__PROBLEM DETAILS__. Print word for word the records from the line containing "export PLATFORM = sky130hd" through the end.

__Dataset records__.
===== config.mk =====
export PLATFORM = sky130hd
export DESIGN_NAME = cag_core
export DESIGN_NICKNAME = d
export VERILOG_FILES = /design/src/cag_pkg.sv /design/src/cag_core.sv
export SDC_FILE = /design/constraint.sdc
export NUM_CORES = 2
export LEC_CHECK = 0
export BUFFER_PORTS_ARGS = -buffer_cell sky130_fd_sc_hd__buf_4
export CAP_MARGIN = 40
export CORE_MARGIN = 5
export CORE_UTILIZATION = 50
export DETAILED_ROUTE_END_ITERATION = 8
export GPL_TIMING_DRIVEN = 0
export HOLD_SLACK_MARGIN = 0.05
export PLACE_DENSITY = 0.65
export REMOVE_ABC_BUFFERS = 1
export SYNTH_ARGS = -nofsm -noshare
export SYNTH_HDL_FRONTEND = slang
export SYNTH_SLANG_ARGS = --single-unit

===== constraint.sdc =====
create_clock -name aclk -period 8.1 [get_ports aclk]
set_input_delay 0 -clock aclk [delete_from_list [all_inputs] [get_ports aclk]]
set_output_delay 0 -clock aclk [all_outputs]
set_load 0.01 [all_outputs]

__SOLUTION TO THE EXERCISE__.
export PLATFORM = sky130hd
export DESIGN_NAME = cag_core
export DESIGN_NICKNAME = d
export VERILOG_FILES = /design/src/cag_pkg.sv /design/src/cag_core.sv
export SDC_FILE = /design/constraint.sdc
export NUM_CORES = 2
export LEC_CHECK = 0
export BUFFER_PORTS_ARGS = -buffer_cell sky130_fd_sc_hd__buf_4
export CAP_MARGIN = 40
export CORE_MARGIN = 5
export CORE_UTILIZATION = 50
export DETAILED_ROUTE_END_ITERATION = 8
export GPL_TIMING_DRIVEN = 0
export HOLD_SLACK_MARGIN = 0.05
export PLACE_DENSITY = 0.65
export REMOVE_ABC_BUFFERS = 1
export SYNTH_ARGS = -nofsm -noshare
export SYNTH_HDL_FRONTEND = slang
export SYNTH_SLANG_ARGS = --single-unit

===== constraint.sdc =====
create_clock -name aclk -period 8.1 [get_ports aclk]
set_input_delay 0 -clock aclk [delete_from_list [all_inputs] [get_ports aclk]]
set_output_delay 0 -clock aclk [all_outputs]
set_load 0.01 [all_outputs]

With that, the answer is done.